The past is not always left behind, staying put in a neat little box. Sometimes, as the metaphor goes, it comes back to bite us. Just ask Dan Mallory, The Woman in the Window author who’s the focus of a scathing New Yorker feature about his many alleged deceits. Or, if such a person exists, the man or woman who may have killed the Godfather of Soul. And there’s always the environment we’ve been trashing since man first walked our doomed planet.
But every now and then, we’re reminded of something pleasant — like a long, lost Facebook friend’s birthday — or an unresolved wrong that’s finally made right. Ask Smashing Pumpkins frontman Billy Corgan about the latter. Echoes from the past are a recurring theme among this week’s long-form journalistic forays. Read on to discover more.
It might sound ridiculous, but leave it to CNN to make one circus performer’s tale of murder and intrigue seem completely plausible — even in the case of James Brown, the Godfather of Soul who’s been dead for more than 12 years. In a three-part series, the investigative piece lays out the case in startling detail, with documentation and expert analysis to boot.
Dan Mallory, the author behind the pen name A.J. Finn and this year’s wildly popular thriller, The Woman in the Window, is able to write about thrillers in such harrowing, pulse-pounding detail because his novel pales in comparison to his life. According to The New Yorker, the writer has undergone electroconvulsive therapy, hypnotherapy and ketamine therapy and was diagnosed with bipolar II disorder. But he’s also a bit of an “imposter.” Mallory is, by all accounts, an incredibly successful and talented author. But time and again, he’s been witnessed bending the truth and editorializing it to rather surprising levels, as the magazine discovers through its investigation, of sorts, into his life.
After 27 years, Smashing Pumpkins frontman Billy Corgan has been reunited with his stolen Gish guitar. About a year after the band issued their trippy debut album, a thief stole the instrument, Corgan’s favorite. The band had just finished a show at Saint Andrew’s Hall in Detroit in June 1992 when a friend who was acting as a roadie told him that somebody walked out the back door with his guitar. “I was like, ‘How is that even possible? Where’s security? Where were you?’” Corgan recalled for Rolling Stone. Now, nearly three decades later, the rock star and his guitar are back together. “It’s an incredible story,” Corgan said. “It’s a happy day.”
Facebook has been saddled with so many scandals in the past couple of years that it’s hard to keep track of which part of our personal lives the social media platform sold off last. But many of us keep our accounts active, even by bare-minimum standards, largely because the app — with all of its annoying notifications — is the only way we know anyone’s birthday.
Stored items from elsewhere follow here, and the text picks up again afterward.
==> src/sv/pemu_div.sv <==
module pemu_div import pemu_pkg::*; #(
    parameter int TIME_BITS = TIME_BITS_DEF,
    parameter int FRAC_BITS = FRAC_BITS_DEF,
    parameter int SIDE_W    = 1
) (
    input  logic                 i_clk,
    input  logic                 i_rst_n,
    input  logic                 i_in_valid,
    output logic                 o_in_ready,
    input  logic [TIME_BITS-1:0] i_num,
    input  logic [TIME_BITS-1:0] i_den,
    input  logic [SIDE_W-1:0]    i_side,
    output logic                 o_out_valid,
    input  logic                 i_out_ready,
    output logic [FRAC_BITS-1:0] o_quo,
    output logic [SIDE_W-1:0]    o_side
);

    logic                 r_vld  [FRAC_BITS];
    logic [TIME_BITS-1:0] r_rem  [FRAC_BITS];
    logic [FRAC_BITS-1:0] r_quo  [FRAC_BITS];
    logic [SIDE_W-1:0]    r_side [FRAC_BITS];
    logic                 w_en   [FRAC_BITS];

    for (genvar k = 0; k < FRAC_BITS; k++) begin : g_stg
        logic [TIME_BITS-1:0] w_prem;
        logic [FRAC_BITS-1:0] w_pquo;
        logic [SIDE_W-1:0]    w_pside;
        logic                 w_pvld;
        logic                 w_nxt_en;
        logic [TIME_BITS:0]   w_rem2;
        logic [TIME_BITS:0]   w_diff;
        logic                 w_ge;

        if (k == 0) begin : g_first
            assign w_prem  = i_num;
            assign w_pquo  = '0;
            assign w_pside = i_side;
            assign w_pvld  = i_in_valid;
        end else begin : g_rest
            assign w_prem  = r_rem[k-1];
            assign w_pquo  = r_quo[k-1];
            assign w_pside = r_side[k-1];
            assign w_pvld  = r_vld[k-1];
        end

        if (k == FRAC_BITS - 1) begin : g_last
            assign w_nxt_en = i_out_ready;
        end else begin : g_mid
            assign w_nxt_en = w_en[k+1];
        end

        assign w_en[k] = !r_vld[k] || w_nxt_en;
        assign w_rem2  = {w_prem, 1'b0};
        assign w_ge    = (w_rem2 >= {1'b0, i_den});
        assign w_diff  = w_rem2 - {1'b0, i_den};

        always_ff @(posedge i_clk) begin
            if (!i_rst_n) begin
                r_vld[k] <= 1'b0;
            end else if (w_en[k]) begin
                r_vld[k] <= w_pvld;
            end
        end

        always_ff @(posedge i_clk) begin
            if (w_en[k] && w_pvld) begin
                r_rem[k]  <= w_ge ? w_diff[TIME_BITS-1:0] : w_rem2[TIME_BITS-1:0];
                r_quo[k]  <= {w_pquo[FRAC_BITS-2:0], w_ge};
                r_side[k] <= w_pside;
            end
        end
    end

    assign o_in_ready  = w_en[0];
    assign o_out_valid = r_vld[FRAC_BITS-1];
    assign o_quo       = r_quo[FRAC_BITS-1];
    assign o_side      = r_side[FRAC_BITS-1];

endmodule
Or as The Atlantic referred to it in the magazine’s dive into the site on its 15th birthday, “keeping weak connections on life support forever.” Click on to see how it’s largely responsible for so many long-term “friendships.”
For the past three years, National Geographic has been tracking how the Trump administration’s decisions concerning the environment have influenced — and likely will influence for many years to come — the Earth’s air, water and wildlife. Most of the Obama-era regulations that required businesses to spend time and money to meet environmental standards have been swiftly reviewed and, in many cases, rolled back. The magazine’s study of these past few years revealed 15 ways in which the world has already been very badly affected.